### WHAT THE EXERCISE ASKS
Give again, word for word, each line below starting at the one that contains "drop_cnt_o <= '0;" and ending at the one that contains "S_SEND: begin".

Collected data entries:
•••

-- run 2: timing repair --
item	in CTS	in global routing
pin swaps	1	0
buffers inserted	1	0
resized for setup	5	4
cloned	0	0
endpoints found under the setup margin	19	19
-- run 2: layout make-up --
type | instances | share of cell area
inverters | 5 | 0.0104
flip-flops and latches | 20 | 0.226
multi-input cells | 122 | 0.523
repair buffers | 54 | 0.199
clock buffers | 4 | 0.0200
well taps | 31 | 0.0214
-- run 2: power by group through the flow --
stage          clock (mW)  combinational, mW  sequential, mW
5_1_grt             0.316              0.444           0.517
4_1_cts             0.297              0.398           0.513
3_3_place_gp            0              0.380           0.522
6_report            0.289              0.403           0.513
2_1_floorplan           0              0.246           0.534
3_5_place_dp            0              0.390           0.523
<file path="src/rtl/gpio_frame_packer_pkg.sv">
// Shared types and frame-geometry helpers for the GPIO frame packer.
package gpio_pack_pkg;

  typedef enum logic [0:0] {
    S_IDLE = 1'b0,
    S_SEND = 1'b1
  } state_t;

  localparam logic [7:0] HDR_TAG_DEF = 8'hA5;

  // Wide enough for FRAME_LEN up to 65 (64 channels, one per word, plus header).
  localparam int unsigned IDX_W = 7;

  function automatic int unsigned cpw(input int unsigned word_w, input int unsigned field_w);
    return word_w / field_w;
  endfunction

  function automatic int unsigned nwords(input int unsigned ch_num, input int unsigned word_w,
                                         input int unsigned field_w);
    return (ch_num + cpw(word_w, field_w) - 1) / cpw(word_w, field_w);
  endfunction

  function automatic int unsigned frame_len(input int unsigned header_en, input int unsigned ch_num,
                                            input int unsigned word_w, input int unsigned field_w);
    return header_en + nwords(ch_num, word_w, field_w);
  endfunction

endpackage

</file>
<file path="src/rtl/gpio_frame_packer_word_sel.sv">
// Combinational frame word generator: header or packed channel word selected by idx.
module gpio_word_sel
  import gpio_pack_pkg::*;
#(
  parameter int unsigned CH_NUM    = 20,
  parameter int unsigned WORD_W    = 16,
  parameter int unsigned FIELD_W   = 8,
  parameter int unsigned HEADER_EN = 1,
  parameter logic [7:0]  HDR_TAG   = HDR_TAG_DEF
) (
  input  logic [CH_NUM-1:0] snap,
  input  logic [7:0]        seq,
  input  logic [IDX_W-1:0]  idx,
  output logic [WORD_W-1:0] word
);

  localparam int unsigned CPW    = cpw(WORD_W, FIELD_W);
  localparam int unsigned NWORDS = nwords(CH_NUM, WORD_W, FIELD_W);
  localparam int unsigned NSLOTS = NWORDS * CPW;

  logic [NSLOTS-1:0] snap_pad;
  logic [WORD_W-1:0] acc [NWORDS+1];

  assign snap_pad = NSLOTS'(snap);
  assign acc[0]   = (HEADER_EN != 0 && idx == '0) ? WORD_W'({HDR_TAG, seq}) : '0;

  // One-hot AND-OR mux chain keeps every index constant at elaboration time.
  for (genvar j = 0; j < NWORDS; j++) begin : g_word
    logic [WORD_W-1:0] data;
    for (genvar s = 0; s < CPW; s++) begin : g_slot
      assign data[FIELD_W*(CPW-s)-1 -: FIELD_W] = FIELD_W'(snap_pad[j*CPW+s]);
    end
    if (WORD_W > CPW * FIELD_W) begin : g_pad
      assign data[WORD_W-1:CPW*FIELD_W] = '0;
    end
    assign acc[j+1] = acc[j] | ((idx == IDX_W'(j + HEADER_EN)) ? data : '0);
  end

  assign word = acc[NWORDS];

endmodule

</file>
<file path="src/rtl/gpio_frame_packer.sv">
// Snapshots switch inputs on a trigger and streams a header + packed data frame into a write FIFO.
module gpio_frame_packer
  import gpio_pack_pkg::*;
#(
  parameter int unsigned CH_NUM    = 20,
  parameter int unsigned WORD_W    = 16,
  parameter int unsigned FIELD_W   = 8,
  parameter int unsigned HEADER_EN = 1,
  parameter logic [7:0]  HDR_TAG   = HDR_TAG_DEF
) (
  input  logic              sys_clk_100m,
  input  logic              rst_n_i,
  input  logic [CH_NUM-1:0] gpio_switch,
  input  logic              adc_acq_start_pluse,
  input  logic              mode_i,
  input  logic              wr_full_i,
  output logic [WORD_W-1:0] wr_dout_o,
  output logic              wr_en_o,
  output logic              busy_o,
  output logic [15:0]       drop_cnt_o
);

  localparam int unsigned    FRAME_LEN = frame_len(HEADER_EN, CH_NUM, WORD_W, FIELD_W);
  localparam logic [IDX_W-1:0] LAST_IDX = IDX_W'(FRAME_LEN - 1);

  state_t             state;
  logic [IDX_W-1:0]   idx;
  logic [7:0]         seq;
  logic [CH_NUM-1:0]  snap;
  logic [CH_NUM-1:0]  last_sent;
  logic [WORD_W-1:0]  word;
  logic               trig;

  assign trig = adc_acq_start_pluse | (mode_i & (gpio_switch != last_sent));

  gpio_word_sel #(
    .CH_NUM   (CH_NUM),
    .WORD_W   (WORD_W),
    .FIELD_W  (FIELD_W),
    .HEADER_EN(HEADER_EN),
    .HDR_TAG  (HDR_TAG)
  ) u_word_sel (
    .snap(snap),
    .seq (seq),
    .idx (idx),
    .word(word)
  );

  always_ff @(posedge sys_clk_100m or negedge rst_n_i) begin
    if (!rst_n_i) begin
      state      <= S_IDLE;
      idx        <= '0;
      seq        <= '0;
      snap       <= '0;
      last_sent  <= '0;
      wr_dout_o  <= '0;
      wr_en_o    <= 1'b0;
      busy_o     <= 1'b0;
      drop_cnt_o <= '0;
    end else begin
      case (state)
        S_IDLE: begin
          wr_en_o   <= 1'b0;
          wr_dout_o <= '0;
          if (trig) begin
            snap      <= gpio_switch;
            last_sent <= gpio_switch;
            idx       <= '0;
            busy_o    <= 1'b1;
            state     <= S_SEND;
          end
        end
        S_SEND: begin
          if (trig && drop_cnt_o != '1) drop_cnt_o <= drop_cnt_o + 16'd1;
          if (!wr_full_i) begin
            wr_en_o   <= 1'b1;
            wr_dout_o <= word;
            idx       <= idx + IDX_W'(1);
            if (HEADER_EN != 0 && idx == '0) seq <= seq + 8'd1;
            if (idx == LAST_IDX) begin
              state  <= S_IDLE;
              busy_o <= 1'b0;
            end
          end else begin
            wr_en_o <= 1'b0;
          end
        end
        default: begin
          state     <= S_IDLE;
          wr_en_o   <= 1'b0;
          wr_dout_o <= '0;
          busy_o    <= 1'b0;
        end
      endcase
    end
  end

endmodule

</file>
$ cat src/rtl/fir_coeff_loader.sv
// Double-buffered FIR coefficient store: streams a coefficient set into the shadow bank and
// swaps it in only at a filter sample boundary, so a filter pass never mixes two sets.
module fir_coeff_loader #(
    parameter int unsigned COEFF_W  = 24,
    parameter int unsigned NUM_TAPS = 100,
    parameter int unsigned ADDR_W   = 7
) (
    input  logic               clk,
    input  logic               reset,
    input  logic               cfg_start,
    input  logic               cfg_valid,
    input  logic [COEFF_W-1:0] cfg_data,
    input  logic               cfg_last,
    output logic               cfg_ready,
    input  logic [ADDR_W-1:0]  rd_addr,
    output logic [COEFF_W-1:0] rd_data,
    input  logic               swap_ok,
    output logic               active_bank,
    output logic               busy,
    output logic               load_done,
    output logic               load_error
);

    typedef enum logic [1:0] {
        StIdle,
        StLoad,
        StWaitSwap
    } state_e;

    localparam logic [ADDR_W-1:0] LastTap = ADDR_W'(NUM_TAPS - 1);

    state_e             state_q, state_d;
    logic [ADDR_W-1:0]  wr_cnt_q, wr_cnt_d;
    logic               active_q, active_d;
    logic               ready_q;
    logic               done_q, done_d;
    logic               error_q, error_d;
    logic [COEFF_W-1:0] rd_data_q;
    logic [COEFF_W-1:0] mem [2][NUM_TAPS];
    logic               accept;

    assign accept = cfg_valid && ready_q;

    always_comb begin
        state_d  = state_q;
        wr_cnt_d = wr_cnt_q;
        active_d = active_q;
        done_d   = 1'b0;
        error_d  = error_q;
        unique case (state_q)
            StIdle: begin
                if (cfg_start) begin
                    state_d  = StLoad;
                    wr_cnt_d = '0;
                    error_d  = 1'b0;
                end
            end
            StLoad: begin
                if (accept) begin
                    if (wr_cnt_q == LastTap) begin
                        // Counter wraps instead of overrunning the tap range.
                        wr_cnt_d = '0;
                        if (cfg_last) begin
                            state_d = StWaitSwap;
                        end else begin
                            error_d = 1'b1;
                            state_d = StIdle;
                        end
                    end else begin
                        wr_cnt_d = wr_cnt_q + 1'b1;
                        if (cfg_last) begin
                            error_d = 1'b1;
                            state_d = StIdle;
                        end
                    end
                end
            end
            StWaitSwap: begin
                if (swap_ok) begin
                    active_d = ~active_q;
                    done_d   = 1'b1;
                    state_d  = StIdle;
                end
            end
            default: state_d = StIdle;
        endcase
    end

    always_ff @(posedge clk) begin
        if (!reset) begin
            state_q  <= StIdle;
            wr_cnt_q <= '0;
            active_q <= 1'b0;
            ready_q  <= 1'b0;
            done_q   <= 1'b0;
            error_q  <= 1'b0;
        end else begin
            state_q  <= state_d;
            wr_cnt_q <= wr_cnt_d;
            active_q <= active_d;
            ready_q  <= (state_d == StLoad);
            done_q   <= done_d;
            error_q  <= error_d;
        end
    end

    // Bank RAM is deliberately left out of reset; writes always target the shadow bank.
    always_ff @(posedge clk) begin
        if (reset && accept) begin
            mem[~active_q][wr_cnt_q] <= cfg_data;
        end
    end

    always_ff @(posedge clk) begin
        if (!reset) begin
            rd_data_q <= '0;
        end else if (rd_addr <= LastTap) begin
            rd_data_q <= mem[active_q][rd_addr];
        end else begin
            rd_data_q <= '0;
        end
    end

    assign cfg_ready   = ready_q;
    assign rd_data     = rd_data_q;
    assign active_bank = active_q;
    assign busy        = (state_q != StIdle);
    assign load_done   = done_q;
    assign load_error  = error_q;

endmodule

•••

### SOLUTION FOR THIS TASK
      drop_cnt_o <= '0;
    end else begin
      case (state)
        S_IDLE: begin
          wr_en_o   <= 1'b0;
          wr_dout_o <= '0;
          if (trig) begin
            snap      <= gpio_switch;
            last_sent <= gpio_switch;
            idx       <= '0;
            busy_o    <= 1'b1;
            state     <= S_SEND;
          end
        end
        S_SEND: begin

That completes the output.